THE TASK - A single number is the answer: how many lines of the entries contain the word "placement"?

INPUT DATA -
==========
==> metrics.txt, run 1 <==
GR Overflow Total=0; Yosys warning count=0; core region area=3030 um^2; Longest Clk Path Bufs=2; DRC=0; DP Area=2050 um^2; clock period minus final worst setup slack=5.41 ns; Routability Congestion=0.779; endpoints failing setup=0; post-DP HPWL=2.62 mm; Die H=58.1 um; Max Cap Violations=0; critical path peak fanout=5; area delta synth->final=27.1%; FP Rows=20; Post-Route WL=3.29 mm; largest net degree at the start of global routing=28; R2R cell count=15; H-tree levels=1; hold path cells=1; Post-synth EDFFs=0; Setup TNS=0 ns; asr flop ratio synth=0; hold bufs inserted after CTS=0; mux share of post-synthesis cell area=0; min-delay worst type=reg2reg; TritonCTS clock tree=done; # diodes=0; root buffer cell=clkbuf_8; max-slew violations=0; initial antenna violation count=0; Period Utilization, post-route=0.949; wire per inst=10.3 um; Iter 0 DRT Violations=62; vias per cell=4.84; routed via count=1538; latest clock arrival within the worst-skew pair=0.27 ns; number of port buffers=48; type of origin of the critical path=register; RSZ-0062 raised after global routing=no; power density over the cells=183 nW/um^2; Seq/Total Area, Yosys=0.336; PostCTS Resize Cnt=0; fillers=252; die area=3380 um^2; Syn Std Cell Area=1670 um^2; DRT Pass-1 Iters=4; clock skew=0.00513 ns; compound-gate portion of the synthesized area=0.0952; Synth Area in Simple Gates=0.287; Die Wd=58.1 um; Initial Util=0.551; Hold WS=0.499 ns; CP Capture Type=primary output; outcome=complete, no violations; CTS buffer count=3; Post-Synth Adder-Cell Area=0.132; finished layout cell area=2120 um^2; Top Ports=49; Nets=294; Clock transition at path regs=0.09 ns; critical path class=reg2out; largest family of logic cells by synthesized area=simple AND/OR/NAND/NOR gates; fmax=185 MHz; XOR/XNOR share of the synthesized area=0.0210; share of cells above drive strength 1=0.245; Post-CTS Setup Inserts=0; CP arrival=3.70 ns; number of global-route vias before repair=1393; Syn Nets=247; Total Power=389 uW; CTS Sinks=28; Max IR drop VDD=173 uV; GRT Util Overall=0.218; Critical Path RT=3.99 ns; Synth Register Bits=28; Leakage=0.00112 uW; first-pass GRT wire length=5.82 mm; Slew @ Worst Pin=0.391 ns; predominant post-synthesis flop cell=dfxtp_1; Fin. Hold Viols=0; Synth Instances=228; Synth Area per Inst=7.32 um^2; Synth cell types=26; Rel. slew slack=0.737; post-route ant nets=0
==========
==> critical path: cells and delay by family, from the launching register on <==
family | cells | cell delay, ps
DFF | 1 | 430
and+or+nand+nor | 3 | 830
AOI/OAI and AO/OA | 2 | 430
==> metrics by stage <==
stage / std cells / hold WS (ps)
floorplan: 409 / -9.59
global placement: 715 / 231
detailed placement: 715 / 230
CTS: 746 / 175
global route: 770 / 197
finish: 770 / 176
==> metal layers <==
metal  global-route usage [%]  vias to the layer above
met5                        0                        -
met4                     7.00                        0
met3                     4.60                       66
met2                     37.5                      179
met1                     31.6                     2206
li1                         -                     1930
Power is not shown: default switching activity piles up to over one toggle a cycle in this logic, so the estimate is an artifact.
==========
EXERCISE SOLUTION - 2